Well, suffice for what ?

Consider the following arguments and not that those are definitely not the exhausting list of the reasons to avoid basic and Basic and Standard (S0 & S1) Azure SQL Databases:

  • The slowness of the lower tiers, that is proportional on all DTU fronts – including the log writes, which is the most common throttle mechanism. Do not treat lowering tier as an expectation of getting just less CPU processing power, but consider that if you are doing writing operations, those might go seriously into the wild, potentially causing locking or even deadlocking in the places where you would swift by without troubles
  • Permissions. Yes, permissions! Imagine that you want to run something trivial like Adam Machanic’s wondrous sp_whoIsActive procedure. Well … Besides that you need to choose the edition that is compatible (11.30, for example), you need to ensure … THE PERMISSIONS ! Sounds easy, right ?
    Well, for the SQL Server on-premises or the SQL Managed Instance you will need a requires VIEW SERVER STATE permission, which obviously does not exists on Azure SQL Database, since it is a database. There you have the VIEW DATABASE STATE permission that you can assign.
    Riiiiight ….
    Here is a short reference for your pleasure, from the official Microsoft Documentation:
    “On SQL Database Basic, S0, and S1 service objectives, and for databases in elastic pools, the Server admin or an Azure Active Directory admin account is required. On all other SQL Database service objectives, the VIEW DATABASE STATE permission is required in the database.”
    In plain English that means that either you are Administrator of your Azure SQL Server (there can be 1 user or 1 group).

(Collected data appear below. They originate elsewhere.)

[src/rtl/hw_prefetch_queue_pkg.sv]
// Shared widths, defaults and the queued-parcel layout for the half-word prefetch queue.
package hw_prefetch_queue_pkg;

    localparam int unsigned XLEN          = 32;
    localparam int unsigned PARCEL_W      = 16;
    localparam int unsigned DEPTH_DEFAULT = 4;
    localparam logic [XLEN-1:0] RESET_PC_DEFAULT = 32'h0000_0000;

    // Pointer width for a power-of-two FIFO; never below one bit.
    function automatic int unsigned ptr_w(input int unsigned depth);
        return (depth <= 1) ? 1 : $clog2(depth);
    endfunction

    typedef struct packed {
        logic [XLEN-1:0]     pc;
        logic [PARCEL_W-1:0] data;
    } parcel_t;

endpackage

[src/rtl/hw_parcel_fifo.sv]
// Generic DEPTH x WIDTH synchronous FIFO with flush; head is read combinationally.
module hw_parcel_fifo
    import hw_prefetch_queue_pkg::*;
#(
    parameter int unsigned DEPTH = DEPTH_DEFAULT,
    parameter int unsigned WIDTH = $bits(parcel_t)
) (
    input  logic                     clk,
    input  logic                     rst_n,
    input  logic                     push,
    input  logic                     pop,
    input  logic                     flush,
    input  logic [WIDTH-1:0]         wdata,
    output logic [WIDTH-1:0]         head_c,
    output logic [ptr_w(DEPTH):0]    count,
    output logic                     empty_c
);

    localparam int unsigned PW = ptr_w(DEPTH);
    localparam int unsigned CW = PW + 1;

    logic [WIDTH-1:0] mem [DEPTH];
    logic [PW-1:0]    rd_ptr;
    logic [PW-1:0]    wr_ptr;
    logic             full;
    logic             push_ok;
    logic             pop_ok;

    assign full    = (count == CW'(DEPTH));
    assign empty_c = (count == '0);
    assign push_ok = push && !full;
    assign pop_ok  = pop && !empty_c;
    assign head_c  = mem[rd_ptr];

    // Flush outranks push and pop; pointers wrap naturally at DEPTH.
    always_ff @(posedge clk) begin
        if (!rst_n) begin
            rd_ptr <= '0;
            wr_ptr <= '0;
            count  <= '0;
            for (int i = 0; i < int'(DEPTH); i++) begin
                mem[i] <= '0;
            end
        end else if (flush) begin
            rd_ptr <= '0;
            wr_ptr <= '0;
            count  <= '0;
        end else begin
            if (push_ok) begin
                mem[wr_ptr] <= wdata;
                wr_ptr      <= wr_ptr + PW'(1);
            end
            if (pop_ok) begin
                rd_ptr <= rd_ptr + PW'(1);
            end
            case ({push_ok, pop_ok})
                2'b10:   count <= count + CW'(1);
                2'b01:   count <= count - CW'(1);
                default: count <= count;
            endcase
        end
    end

endmodule

[src/rtl/hw_prefetch_queue.sv]
// Half-word prefetch: sequential I-cache requests, parcel buffering, jump redirect and flush.
module hw_prefetch_queue
    import hw_prefetch_queue_pkg::*;
#(
    parameter int unsigned     DEPTH    = DEPTH_DEFAULT,
    parameter logic [XLEN-1:0] RESET_PC = RESET_PC_DEFAULT
) (
    input  logic                clk,
    input  logic                rst_n,
    input  logic                jump,
    input  logic [XLEN-1:0]     jump_target,
    output logic                ic_req,
    output logic [XLEN-1:0]     ic_addr,
    input  logic                ic_stall,
    input  logic [PARCEL_W-1:0] ic_rdata,
    output logic [PARCEL_W-1:0] hw_o,
    output logic [XLEN-1:0]     hw_pc_o,
    output logic                hw_valid_o,
    input  logic                hw_pop_i,
    output logic                fetch_stall_o
);

    localparam int unsigned CW = ptr_w(DEPTH) + 1;

    logic [XLEN-1:0] fetch_pc;
    logic [CW-1:0]   fifo_count;
    logic            fifo_empty;
    logic            push;
    logic            pop;
    parcel_t         wr_parcel;
    parcel_t         head;

    // Request depends only on registered occupancy plus the jump pulse, never on pop/stall.
    assign ic_req  = rst_n && (fifo_count < CW'(DEPTH)) && !jump;
    assign ic_addr = fetch_pc;
    assign push    = ic_req && !ic_stall;
    assign pop     = hw_pop_i && hw_valid_o;

    assign wr_parcel = '{pc: fetch_pc, data: ic_rdata};

    hw_parcel_fifo #(
        .DEPTH (DEPTH),
        .WIDTH ($bits(parcel_t))
    ) u_fifo (
        .clk     (clk),
        .rst_n   (rst_n),
        .push    (push),
        .pop     (pop),
        .flush   (jump),
        .wdata   (wr_parcel),
        .head_c  (head),
        .count   (fifo_count),
        .empty_c (fifo_empty)
    );

    assign hw_valid_o    = !fifo_empty;
    assign fetch_stall_o = fifo_empty;
    assign hw_o          = fifo_empty ? '0 : head.data;
    assign hw_pc_o       = fifo_empty ? '0 : head.pc;

    // Jump redirect wins over sequential advance; bit 0 is always cleared.
    always_ff @(posedge clk) begin
        if (!rst_n) begin
            fetch_pc <= RESET_PC & ~XLEN'(1);
        end else if (jump) begin
            fetch_pc <= jump_target & ~XLEN'(1);
        end else if (push) begin
            fetch_pc <= fetch_pc + XLEN'(2);
        end
    end

endmodule

[config.mk]
export PLATFORM = sky130hd
export DESIGN_NAME = hw_prefetch_queue
export DESIGN_NICKNAME = d
export VERILOG_FILES = /design/src/rtl/hw_prefetch_queue_pkg.sv /design/src/rtl/hw_parcel_fifo.sv /design/src/rtl/hw_prefetch_queue.sv
export SDC_FILE = /design/constraint.sdc
export NUM_CORES = 1
export LEC_CHECK = 0
export ABC_AREA = 1
export BUFFER_PORTS_ARGS = -buffer_cell sky130_fd_sc_hd__clkbuf_2
export CAP_MARGIN = 15
export CORE_MARGIN = 4
export CORE_UTILIZATION = 45
export CTS_CLUSTER_DIAMETER = 200
export DETAILED_ROUTE_END_ITERATION = 10
export PLACE_DENSITY = 0.64
export SETUP_SLACK_MARGIN = 0.2
export SLEW_MARGIN = 10
export SYNTH_ARGS = -nofsm -noshare
export SYNTH_HDL_FRONTEND = slang
export SYNTH_HIERARCHICAL = 1
export SYNTH_SLANG_ARGS = --single-unit
[constraint.sdc]
create_clock -name clk -period 6.35 [get_ports clk]
set_input_delay 1.905 -clock clk [delete_from_list [all_inputs] [get_ports clk]]
set_output_delay 1.905 -clock clk [all_outputs]
set_load 0.02 [all_outputs]
After elaboration in Yosys (flattened, before gate mapping)
Memory sizes are Yosys's and may differ from the RTL's. A register that Yosys moved wholly into a read port is not among the register bits. Index checks and enable logic that the tools add are counted. Widths: inputs -> output; s select.

Equality and inequality tests: 3. Bitwise gates (word level): 1. $lt $le $gt $ge: 1. Multiplexer cells: 15. Add/subtract/negate cells: 5. Reduce and logical (&&, ||, !) cells: 15.

Operators by type and width (count): $mux 32 (3); $mux 48 (1); $reduce_or 48->1 (1); $add 32x2->32 const B (1); $mux 16 (1); $logic_and 1x1->1 (6); $mux 1 (6); $mux 2 (3); $pmux 3 s2 (1); $add 2x1->2 const B (2); $logic_not 1->1 (4); $reduce_bool 2->1 (2); $add 3x1->3 const B (1); $eq 3x3->1 const B (1); $logic_not 3->1 (1); $lt 3x3->1 const B (1); $sub 3x1->3 const B (1); $eq 2x1->1 const B (1); $eq 2x2->1 const B (1); $reduce_or 2->1 (1); $not 1->1 (1).

Memories kept: 1. Register bits after elaboration: 39. Memory bits (writable): 192.

Memory list: u_fifo.mem (depth 4, width 48, rd ports 1, clocked after memory_dff 1, write ports 4, line hw_parcel_fifo.sv:22) `logic [WIDTH-1:0] mem [DEPTH];`.

Logic depth before layout (Yosys ltp)
Depth in word-level cells: 11. Depth in mapped cells: 17. Depth with buffers taken out: 15.

Cells and area by module
Netlist, hierarchy kept.

By module, submodules not included: hw_parcel_fifo (area each 8758.4 um^2, sequential area each 5945.7 um^2, instances 1, cells each 805); hw_prefetch_queue (area each 2710.1 um^2, sequential area each 620.6 um^2, instances 1, cells each 487).

Worst setup path after synthesis
OpenSTA, ideal clock, no wires.

Path type: input port to flip-flop. Start: input jump. End: memory u_fifo/mem[0][0] (netlist name), enable pin. Setup slack: -467 ps. Data arrival time: 6297 ps. Setup time: 520 ps. Stages: 8. Cell sequence: buf_6 -> nor2_4 -> nand3_4 -> clkinv_4 -> buf_4 -> nand4_4 -> buf_2 -> o21ai_0.

RTL lines: from (decl) (line hw_prefetch_queue.sv:10) `input logic jump,`; to (decl) (line hw_parcel_fifo.sv:22).

Final worst setup path
Start: input jump. End: output ic_req.

Word-level cells in the longest chain between the ends: 2.

Ends and longest elaborated chain: $logic_not 1->1 (line hw_prefetch_queue.sv:34) `assign ic_req = rst_n && (fifo_count < CW'(DEPTH)) && !jump;`; $logic_and 1x1->1 (line hw_prefetch_queue.sv:34); to (decl) (line hw_prefetch_queue.sv:12) `output logic ic_req,`.

Every way passes these cells.

==> results by group <==
Outcome
  • Status: finished, final reports clean

Setup path
  • Worst path most repeated cell: clkbuf_2
  • CP arrival: 2.95 ns
  • CP startpoint kind: input port
  • Worst Setup Path Type: input port to output pin
  • Crit-path cells: clkbuf_2 > nor3_1 > clkbuf_2
  • Critical Path Fanout Max: 36
  • CP startpoint: jump
  • Reg-to-reg critical path startpoint: u_fifo/count[2]
  • CP required: 4.45 ns
  • Reg2reg end: u_fifo/mem[0][13]
  • Crit-path max cell delay: 0.48 ns
  • CP endpoint kind: output pin
  • Worst Reg2Reg Path Length in Cells: 6
  • CP Capture Point: ic_req
  • Flop2flop setup slack: 3.59 ns
  • Critical-path top delay cell: clkbuf_2

Route
  • Antenna Nets Post-Route: 0
  • Vias per cell: 5.31
  • Final wirelength: 30100 um
  • Detailed Route Iter0 Violations: 600
  • Drt first pass iters: 7
  • DR WL/cell: 17.3 um
  • Residual DRC: 0
  • Via count: 9218

Synthesis
  • Post-Syn Area: 0.0115 sq mm
  • Flops & latches, synth: 232
  • Seq/Total Area, Yosys: 57.3%
  • Post-synth top cells: 275 x nor2_1, 192 x edfxtp_1, 173 x inv_1, 129 x nand2_1, 126 x o21ai_0
  • Synth warn: 6
  • Count leader, synth: nor2_1
  • Cell taking the most area after synthesis: edfxtp_1
  • Synth top area share: 50.3%
  • Post-Synthesis Cells: 1292
  • EDFF count, synth: 192
  • Post-synthesis async set-or-reset flop share: 0%
  • Synth unique cells: 39
  • Synthesized area per cell: 8.88 sq um
  • Synth area leaders: edfxtp_1 50%, nor2_1 9.0%, dfxtp_1 7.0%
  • Top_reg_cell synth: edfxtp_1

GRT
  • Initial antenna violation count: 0
  • Vias in the first global route: 9028
  • GR Util met1: 28.1%
  • First-pass GRT wire length: 47800 um
  • Met2 usage: 36.8%
  • GR Overflow Total: 0
  • Largest net degree at the start of global routing: 97
  • GRT Total Usage: 21.0%
  • Most Crowded Layer GR: met2
  • Met3 GRT Util: 2.90%

Pwr
  • Pwr dens: 254 mW/mm^2
  • Worst VDD drop: 0.000169 V
  • P_leak: 5.09 nW

Finish
  • Nets: 1446
  • Layout cells sized above 1: 16.6%
  • Final non-filler cell total: 1736
  • Final core utilization: 52.0%
  • Syn-to-layout area delta: 14.0%
  • Ant diodes: 0
  • Final Instance Area: 0.0131 sq mm
  • FF+latch area: 0.00657 sq mm
  • Fill count: 2382
  • Multi-input logic area: 0.00388 sq mm

Job
  • Max-cap violations: 0

Placement
  • Port bufs: 133
  • Placed cell count: 1692
  • Routability cong.: 0.844
  • Post-DP Area: 0.0123 sq mm
  • DP HPWL: 17700 um

STA
  • Rel. slew slack: 24.3%
  • Slew Limit Fails: 0
  • Clock skew: 0.0126 ns
  • Worst hold slack: 0.471 ns
  • RSZ-0062 raised after global routing: false
  • Final setup viols: 0
  • Final period util: 76.4%
  • Tmin final: 4.85 ns
  • Endpoints failing hold: 0
  • FMAX: 0.206 GHz
  • Worst-Margin Slew: 1.13 ns

Clocking
  • Cts hold-fix bufs: 0
  • Clock sink total: 232
  • CTS Buffer Depth: 3
  • Worst-Skew Late Latency: 0.53 ns
  • TritonCTS Buffers: 26
  • H-tree Lvls: 1
  • Post-CTS Setup Repair Bufs: 0
  • Number of gates resized after CTS: 0
  • Clock transition at path regs: 0.06 ns
  • CTS tree: done
  • Root buf cell: clkbuf_16

Floorplan
  • Rows: 58
  • Num ports: 136
  • Initial core utilization: 45.7%
  • Core footprint: 0.0251 sq mm
  • Die span in x: 168 um
  • Die area: 0.0281 sq mm
  • Die span in y: 168 um

Min path
  • Hold-critical path depth: 2
  • Hold Crit Class: register to register
worst min path at each step:
| stage | slack, ns | startpoint | end |
|---|---|---|---|
| finish | 0.47 | u_fifo/wr_ptr[0] | u_fifo/wr_ptr[0] |
| CTS | 0.47 | u_fifo/wr_ptr[0] | u_fifo/wr_ptr[0] |
| detailed placement | 0.47 | u_fifo/wr_ptr[0] | u_fifo/wr_ptr[0] |
| global placement | 0.46 | u_fifo/wr_ptr[0] | u_fifo/wr_ptr[0] |
| floorplan | 0.44 | u_fifo/wr_ptr[0] | u_fifo/wr_ptr[0] |
| global route | 0.53 | u_fifo/wr_ptr[0] | u_fifo/wr_ptr[0] |
cell type report:
cell class / count / area share, %
multi-input combinational: 806 / 29.7
tap: 330 / 3.16
timing repair buffer: 149 / 6.01
clock buffer: 34 / 5.36
sequential: 232 / 50.3
clock inverter: 10 / 0.469
inverter: 175 / 5.06
layout by cell type (no fill, tap or decap), types with 5 or more instances in the layout:
master / instances
inv_1: 169
nand3_1: 41
inv_2: 5
a31oi_1: 6
clkbuf_1: 6
nor3_2: 9
clkbuf_16: 26
dfxtp_1: 37
clkbuf_2: 133
nor2_1: 275
o21ai_1: 5
o22ai_1: 50
clkinv_1: 5
o21ai_0: 124
nand2_1: 127
nor2_2: 6
edfxtp_1: 192
nor2_4: 9
nand2_2: 10
nor3_1: 88
buf_4: 16
a21oi_1: 30
cells by family (layout without fill, tap and decap cells):
| family | after synthesis | in the layout | synth area share (%) |
|---|---|---|---|
| buffers and inverters | 255 | 368 | 9.26 |
| xor gates and xnor gates | 3 | 3 | 0.229 |
| adders and majority gates | 3 | 3 | 0.393 |
| DFF | 232 | 232 | 57.3 |
| other | 1 | 2 | 0.0327 |
| and+or+nand+nor | 575 | 575 | 22.3 |
| AOI/OAI and AO/OA | 223 | 223 | 10.5 |
registers in the layout (all words and copies together), names as in the netlist, named ones only:
signal and count:
u_fifo/mem 192, ic_addr 31, u_fifo/wr_ptr 2, u_fifo/rd_ptr 2, u_fifo/count 3
per-stage QoR:
| step | worst slack, ns | total power, mW | TNS (ns) |
|---|---|---|---|
| floorplan | -0.467 | 1.91 | -44.84 |
| global placement | 1.43 | 1.99 | 0 |
| detailed placement | 1.37 | 1.99 | 0 |
| CTS | 1.49 | 3.35 | 0 |
| global route | 1.37 | 3.43 | 0 |
| finish | 1.50 | 3.31 | 0 |
power breakdown:
part | leakage (nW) | internal [mW] | total, mW | switching [mW]
Clock | 0.369 | 0.771 | 1.35 | 0.582
Sequential | 2.31 | 1.70 | 1.74 | 0.0363
Combinational | 2.41 | 0.0609 | 0.221 | 0.160
Total | 5.09 | 2.54 | 3.31 | 0.778
layer usage:
metal / vias up / share of wire (%)
li1: 4485 / -
met1: 4362 / 43
met2: 329 / 49
met3: 42 / 7.0
met4: 0 / 1.7
met5: - / 0
worst max-delay path: cells and delay by family:
family | cells | cell delay, ns
and+or+nand+nor | 1 | 0.35
buffers and inverters | 2 | 0.69
Note: power is estimated with default switching activity, not from simulation.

The documentation should have been clear on this item.
    If you are using a regular SQLLogin this means that even if you give a dbmanager role to your user, you are pretty much screwed.
  • You can scale up and down your tiers without any issues … unless you need In-Memory or Columnstore Indexes – as explained in Columnstore Indexes – part 121 (“Columnstore Indexes on Standard Tier of Azure SQL DB”), you will need at least S3 for running. Yes, that means that scaling up and down has its limits, as obvious!

Note: if you are running any vCPU core based Azure SQL Databases, you should be fine, since those do not have these restrictions. Only the old DTU-based tiers are in question.

This raises a rather obvious question – what should one use for the Development & Testing purposes ?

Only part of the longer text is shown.